August 12th I Carrera de montaña de Molinaseca.
Great little circuit which I already know from previous escapades. There’s one long climb along a narrow twisting path and a short, rocky descent back to the village. Finished halfway down the field just in front of this bloke who used to play for Real Madrid.
12km in 70 minutes
At a guess I’d say more ex-footballers and ex-cyclists are drawn to these races than those from a traditional athletics background.

Another ex-footballer (the man who used to play for Sporting Gijon reserves) won the first prize in the post-race raffle which was a live sheep.

[Image: SAM_7261.JPG]

Don’t know who looks more worried, man or sheep...

August 18th VII Cross alpino de Morla.
A good old-fashioned race amongst an increasingly glossy panorama of events organized by tanned, muscular chaps who spend rather too much time in gymnasiums. By old-fashioned I mean that it’s free, genuinely open to all-comers and that they ply you with wine and garlic soup afterwards. Always worth a visit then.

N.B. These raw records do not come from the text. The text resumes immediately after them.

`config.mk`:
```
export PLATFORM = sky130hd
export DESIGN_NAME = rmth_controller
export DESIGN_NICKNAME = d
export VERILOG_FILES = /design/src/design/rmth_pkg.sv /design/src/design/rmth_controller.sv
export VERILOG_INCLUDE_DIRS = /design/src /design/src/design
export SDC_FILE = /design/constraint.sdc
export NUM_CORES = 1
export LEC_CHECK = 0
export BUFFER_PORTS_ARGS = -buffer_cell sky130_fd_sc_hd__buf_2
export CAP_MARGIN = 25
export CORE_MARGIN = 1
export CORE_UTILIZATION = 59
export CTS_CLUSTER_SIZE = 24
export DETAILED_ROUTE_END_ITERATION = 6
export GPL_ROUTABILITY_DRIVEN = 0
export HOLD_SLACK_MARGIN = 0.02
export PLACE_DENSITY = 0.94
export REMOVE_ABC_BUFFERS = 1
export SYNTH_ARGS = -nofsm -noshare
export SYNTH_HDL_FRONTEND = slang
export SYNTH_SLANG_ARGS = --single-unit
```
`constraint.sdc`:
```
create_clock -name clk -period 2.98 [get_ports clk]
set_input_delay 0.745 -clock clk [delete_from_list [all_inputs] [get_ports clk]]
set_output_delay 0.745 -clock clk [all_outputs]
set_load 0.03 [all_outputs]
```
`src/design/assert_macros.svh`:
```
// Assertion helpers shared by the running median block.
// Each macro expects clk and rst_n in the scope where it is used.
`ifndef ASSERT_MACROS_SVH
`define ASSERT_MACROS_SVH

// Same-cycle implication, checked outside reset.
`define RMTH_ASSERT_IMP(label, ante, cons) \
  label: assert property (@(posedge clk) disable iff (!rst_n) (ante) |-> (cons)) \
    else $error("running median check failed");

// Next-cycle implication, checked outside reset.
`define RMTH_ASSERT_NXT(label, ante, cons) \
  label: assert property (@(posedge clk) disable iff (!rst_n) (ante) |=> (cons)) \
    else $error("running median check failed");

`endif

```
`src/design/rmth_pkg.sv`:
```
`timescale 1ns / 1ps

package rmth_pkg;

  // Default sizes of the block.
  localparam int HEAP_DEPTH_DEF = 1024;
  localparam int DATA_WIDTH_DEF = 32;
  localparam int SAMPLE_W       = 32;

  // Where a pushed value comes from.
  typedef enum logic [1:0] {
    SRC_SAMPLE,
    SRC_LTOP,
    SRC_UTOP
  } src_t;

  // Micro-operations the datapath executes for the controller.
  typedef enum logic [3:0] {
    DP_NOP,
    DP_LOAD,
    DP_PUSH_INIT,
    DP_PUSH_STEP,
    DP_PUSH_CMP,
    DP_POP_INIT,
    DP_POP_LAST,
    DP_POP_CHK,
    DP_POP_L,
    DP_POP_R,
    DP_FINISH
  } dp_op_t;

  // One heap operation of an item's plan.
  typedef struct packed {
    logic is_pop;
    logic upper;
    src_t src;
  } plan_t;

  // Command from controller to datapath.
  typedef struct packed {
    dp_op_t op;
    logic   upper;
    src_t   src;
    logic   ovf;
  } dp_cmd_t;

  // Status from datapath to controller.
  typedef struct packed {
    logic eq;
    logic lgt;
    logic greater;
    logic full;
    logic done;
    logic r_in;
  } dp_stat_t;

endpackage

```
`src/design/rmth_controller.sv`:
```
`timescale 1ns / 1ps
`include "assert_macros.svh"

module rmth_controller (
  input  logic               clk,
  input  logic               rst_n,
  input  logic               start,
  output logic               busy,
  output rmth_pkg::dp_cmd_t  cmd,
  input  rmth_pkg::dp_stat_t stat
);

  import rmth_pkg::*;

  typedef enum logic [3:0] {
    S_IDLE,
    S_DECIDE,
    S_OPSTART,
    S_PUSH_STEP,
    S_PUSH_CMP,
    S_POP_LAST,
    S_POP_CHK,
    S_POP_L,
    S_POP_R,
    S_FINISH
  } state_t;

  state_t     state_r, state_nxt;
  plan_t      plan_r [3];
  plan_t      plan_nxt [3];
  logic [1:0] nops_r, nops_nxt;
  logic [1:0] cur_r, cur_nxt;
  logic       ovf_r, ovf_nxt;
  state_t     after_op;

  // After an operation completes, start the next one or finish the item.
  assign after_op = ((cur_r + 2'd1) == nops_r) ? S_FINISH : S_OPSTART;
  assign busy     = (state_r != S_IDLE);

  // Next state, plan and command to the datapath.
  always_comb begin
    state_nxt = state_r;
    plan_nxt  = plan_r;
    nops_nxt  = nops_r;
    cur_nxt   = cur_r;
    ovf_nxt   = ovf_r;
    cmd.op    = DP_NOP;
    cmd.upper = plan_r[cur_r].upper;
    cmd.src   = plan_r[cur_r].src;
    cmd.ovf   = ovf_r;
    case (state_r)
      S_IDLE: begin
        if (start) begin
          cmd.op    = DP_LOAD;
          ovf_nxt   = 1'b0;
          cur_nxt   = 2'd0;
          state_nxt = S_DECIDE;
        end
      end
      S_DECIDE: begin
        state_nxt = S_OPSTART;
        if (stat.eq) begin
          // Equal sizes: the sample goes to one heap, or is dropped when full.
          if (stat.full) begin
            ovf_nxt   = 1'b1;
            nops_nxt  = 2'd0;
            state_nxt = S_FINISH;
          end else begin
            plan_nxt[0] = '{is_pop: 1'b0, upper: stat.greater, src: SRC_SAMPLE};
            nops_nxt    = 2'd1;
          end
        end else if (stat.lgt) begin
          if (stat.greater) begin
            plan_nxt[0] = '{is_pop: 1'b0, upper: 1'b1, src: SRC_SAMPLE};
            nops_nxt    = 2'd1;
          end else begin
            // Move the lower top across, then insert the sample below.
            plan_nxt[0] = '{is_pop: 1'b0, upper: 1'b1, src: SRC_LTOP};
            plan_nxt[1] = '{is_pop: 1'b1, upper: 1'b0, src: SRC_SAMPLE};
            plan_nxt[2] = '{is_pop: 1'b0, upper: 1'b0, src: SRC_SAMPLE};
            nops_nxt    = 2'd3;
          end
        end else begin
          if (stat.greater) begin
            // Move the upper top across, then insert the sample above.
            plan_nxt[0] = '{is_pop: 1'b0, upper: 1'b0, src: SRC_UTOP};
            plan_nxt[1] = '{is_pop: 1'b1, upper: 1'b1, src: SRC_SAMPLE};
            plan_nxt[2] = '{is_pop: 1'b0, upper: 1'b1, src: SRC_SAMPLE};
            nops_nxt    = 2'd3;
          end else begin
            plan_nxt[0] = '{is_pop: 1'b0, upper: 1'b0, src: SRC_SAMPLE};
            nops_nxt    = 2'd1;
          end
        end
      end
      S_OPSTART: begin
        if (plan_r[cur_r].is_pop) begin
          cmd.op    = DP_POP_INIT;
          state_nxt = S_POP_LAST;
        end else begin
          cmd.op    = DP_PUSH_INIT;
          state_nxt = S_PUSH_STEP;
        end
      end
      S_PUSH_STEP: begin
        cmd.op = DP_PUSH_STEP;
        if (stat.done) begin
          cur_nxt   = cur_r + 2'd1;
          state_nxt = after_op;
        end else begin
          state_nxt = S_PUSH_CMP;
        end
      end
      S_PUSH_CMP: begin
        cmd.op = DP_PUSH_CMP;
        if (stat.done) begin
          cur_nxt   = cur_r + 2'd1;
          state_nxt = after_op;
        end else begin
          state_nxt = S_PUSH_STEP;
        end
      end
      S_POP_LAST: begin
        cmd.op    = DP_POP_LAST;
        state_nxt = S_POP_CHK;
      end
      S_POP_CHK: begin
        cmd.op = DP_POP_CHK;
        if (stat.done) begin
          cur_nxt   = cur_r + 2'd1;
          state_nxt = after_op;
        end else begin
          state_nxt = S_POP_L;
        end
      end
      S_POP_L: begin
        cmd.op = DP_POP_L;
        if (stat.done) begin
          cur_nxt   = cur_r + 2'd1;
          state_nxt = after_op;
        end else if (stat.r_in) begin
          state_nxt = S_POP_R;
        end else begin
          state_nxt = S_POP_CHK;
        end
      end
      S_POP_R: begin
        cmd.op = DP_POP_R;
        if (stat.done) begin
          cur_nxt   = cur_r + 2'd1;
          state_nxt = after_op;
        end else begin
          state_nxt = S_POP_CHK;
        end
      end
      S_FINISH: begin
        cmd.op    = DP_FINISH;
        state_nxt = S_IDLE;
      end
      default: begin
        state_nxt = S_IDLE;
      end
    endcase
  end

  // State and plan registers.
  always_ff @(posedge clk) begin
    if (!rst_n) begin
      state_r <= S_IDLE;
      nops_r  <= 2'd0;
      cur_r   <= 2'd0;
      ovf_r   <= 1'b0;
    end else begin
      state_r <= state_nxt;
      nops_r  <= nops_nxt;
      cur_r   <= cur_nxt;
      ovf_r   <= ovf_nxt;
    end
    plan_r <= plan_nxt;
  end

  `RMTH_ASSERT_NXT(a_finish_to_idle, state_r == S_FINISH, state_r == S_IDLE)
  `RMTH_ASSERT_NXT(a_full_drops, state_r == S_DECIDE && stat.eq && stat.full,
                   state_r == S_FINISH && ovf_r)

endmodule

```
==> metrics.txt <==
outcome=finished with violations; failing checks=DRC; Die Y=43.8 um; Lkg Pwr=0.487 nW; Synth area leaders=dfxtp_1 (17%), edfxtp_1 (12%), ha_1 (4.8%), a21oi_1 (4.4%), nor2_1 (4.4%); Reg clk slew, reported paths=80 ps; Setup CP Type=reg -> out; CTS buffer count=3; vias in the first global route=897; CTS tree=built; sequential cell area fraction in the yosys report=29.1%; worst clock skew=3.14 ps; DRC=1; EDFF count, synth=4; CTS Hold Bufs=0; Clock Latency Late Sink=280 ps; Cell Area, Synth=0.00103 mm^2; count of final hold-check violations=0; CP Data Arrival Time=1820 ps; Worst Hold Class=reg -> reg; Fin Hold WS=470 ps; Inserted Diodes=0; Cell Count Post-Placement=150; Root Driver=clkbuf_4; CTS max path bufs=2; P per Cell Area=435 mW/mm^2; Routed WL per cell=15.1 um; Worst Setup Start Kind=register; worst vdd ir=0.320 mV; fin crit share=86.1%; WL final=2330 um; max-slew violation count=0; Synth cell types=47; die extent in x=43.8 um; Synth Area per Inst=8.19 um^2; CTS Sinks=13; routed vias=1012; Synth-to-Final Area Change=8.36%; actual slew at the worst max-slew pin=685 ps; remaining global-route overflow=0; Final Instance Count excl. Fillers=154; final setup vio count=0; top-count cell post-synth=nor2_1; setup_tns=0 ps; Rel. slew slack=54.3%; ratio of cells with drive above 1 in the final layout=19.6%; Synth top cells by count=nor2_1 (12), a21oi_1 (9), dfxtp_1 (9); die area=0.00192 mm^2; cell count after synthesis=126; Synth top area share=17.5%; Critical Path Fanout Max=23; R2R cell count=3; Peak Freq=390 MHz; Post-CTS Repair Setup Buffers=0; largest net degree at the start of global routing=24; vias per cell=6.57; Initial DRC Count=48; final cell utilization of the core=71.0%; input/output buffers=17; CP Capture Type=output pin; antenna violations before repair=0; PostCTS Resize Cnt=0; top cell type by total area after synthesis=dfxtp_1; hold path cells=2; area of the core=0.00158 mm^2; ys async rst share=0%; Multi-input gate area=653 um^2; GR Util All Layers=27.3%; Final nets=152; first-pass GRT wire length=3820 um; main flop type after synthesis=dfxtp_1; FF+latch area=300 um^2; minimum clock period=2560 ps; Seq cells post-synth=13; first drt pass iteration count=6; Initial Utilization=65.5%; maxcap violations=0; io pins=18; Antenna Violating Nets Remaining=0; H-tree depth=1; CP Data Required Time=2240 ps; row cnt=14; unrepaired setup endpoints after global routing=false; Layout fillers=122; HPWL after DPL=1720 um; Yosys Warn Count=0
## cells in the final DEF (no fill, tap or decap), types with 3 or more instances in the layout
cell | synthesis | layout
o31ai_1 | 3 | 3
nor2_1 | 12 | 12
nand2_1 | 6 | 6
o22ai_1 | 3 | 3
nor2b_1 | 3 | 3
buf_2 | 3 | 17
inv_1 | 7 | 7
a21oi_1 | 9 | 9
nand3_1 | 3 | 3
edfxtp_1 | 4 | 4
dfxtp_1 | 9 | 9
clkbuf_4 | 0 | 3
a211o_1 | 3 | 3
nand2b_1 | 7 | 7
ha_1 | 4 | 4
nor3b_1 | 3 | 3
o21ai_0 | 5 | 5
## area by class of cell
class                           instances  share of cell area, %
Clock buffer                            4                   2.35
Multi-Input combinational cell         96                   58.4
Inverter                                7                   2.35
Tap cell                               16                   1.79
Timing Repair Buffer                   18                   8.28
Sequential cell                        13                   26.8
## per-layer routing
layer	part of all wire [%]	vias up	global-route usage [%]
met5	0	-	0
met4	1.1	0	15.0
met3	9.2	4	5.00
met2	49	57	43.6
met1	40	461	34.5
li1	-	490	-
## worst max-delay path, cell delays in order (launching register included)
cell      delay, ps
dfxtp_1         770
nand2b_1        130
a311o_1         360
o21ai_0          60
buf_2           210
## power breakdown
part / switching, mW / total [mW] / leakage, nW / internal [mW]
registers: 0.0184 / 0.214 / 0.111 / 0.196
logic: 0.0989 / 0.159 / 0.362 / 0.0603
clock network: 0.0609 / 0.113 / 0.0150 / 0.0521
total: 0.178 / 0.487 / 0.487 / 0.308
## metrics by stage
stage          total power [mW]  instance area, um^2  setup WS (ps)
6_report                  0.487                 1120            416
5_1_grt                   0.516                 1120            253
4_1_cts                   0.491                 1120            408
3_5_place_dp              0.375                 1090            656
3_3_place_gp              0.369                 1090            700
2_1_floorplan             0.329                  980            669
## path summary, 6_finish.rpt
check             start        end  slack [ps]
max          state_r[1]     cmd[5]         420
min           nops_r[0]  nops_r[0]         470
max reg2reg  state_r[0]  plan_r[9]         960
min reg2reg   nops_r[0]  nops_r[0]         470
## sequential cells by signal, summed over array words and instances (netlist names)
name,flops
ovf_r,1
cur_r,2
plan_r,4
nops_r,2
state_r,4
## logic make-up (layout without fill, tap and decap cells)
logic type	count (synthesis)	in the layout	synth area share [%]
and+or+nand+nor	49	49	28.2
AOI/OAI and AO/OA	39	39	26.4
buffers and inverters	17	29	7.64
DFF	13	13	29.1
adders and majority gates	4	4	4.85
xor gates and xnor gates	2	2	1.70
muxes	2	2	2.06
(Power assumes the default switching activity.)
## config.mk

```make
export PLATFORM = sky130hd
export DESIGN_NAME = set_associative_cache_lookup
export DESIGN_NICKNAME = d
export VERILOG_FILES = /design/src/rtl/core/sacl_pkg.sv /design/src/rtl/core/sacl_ram.sv /design/src/rtl/core/set_associative_cache_lookup.sv
export SDC_FILE = /design/constraint.sdc
export NUM_CORES = 2
export LEC_CHECK = 0
export CAP_MARGIN = 10
export CORE_ASPECT_RATIO = 1.1
export CORE_MARGIN = 4
export CORE_UTILIZATION = 40
export DETAILED_ROUTE_END_ITERATION = 8
export DONT_BUFFER_PORTS = 1
export GPL_ROUTABILITY_DRIVEN = 1
export SETUP_SLACK_MARGIN = 0.02
export SKIP_CTS_REPAIR_TIMING = 1
export SLEW_MARGIN = 20
export SYNTH_ARGS = -nofsm -noshare
export SYNTH_HDL_FRONTEND = slang
export SYNTH_HIERARCHICAL = 1
export SYNTH_MEMORY_MAX_BITS = 65536
export SYNTH_SLANG_ARGS = --single-unit
```

## constraint.sdc

```tcl
create_clock -name aclk -period 17.89 [get_ports aclk]
set_clock_uncertainty 0.05 [all_clocks]
set_input_delay 0 -clock aclk [delete_from_list [all_inputs] [get_ports aclk]]
set_output_delay 0 -clock aclk [all_outputs]
set_load 0.005 [all_outputs]
```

Went with Bulgarian Pete who ran his first ever race in an extremely smart Hristo Stoichkov shirt from the 1994 World Cup. As ever it was hot, dusty and the descents were littered with ankle jarring debris of all shapes and sizes.
9k in 53 minutes, 21st out of 49.
Pete’s ticket came up in the post-race raffle and we crossed the Morredero pass back to El Bierzo with several bars of Castrocontrigo chocolate, one large U-shaped stick of chorizo, a bottle of wine and a box of biscuits. Quite relieved it wasn’t another sheep squashed into the back seat...

Have only managed to run 3 times in September but I'm down for a race on Saturday. It's going to be one of those where I'll wait and see how I feel in the morning...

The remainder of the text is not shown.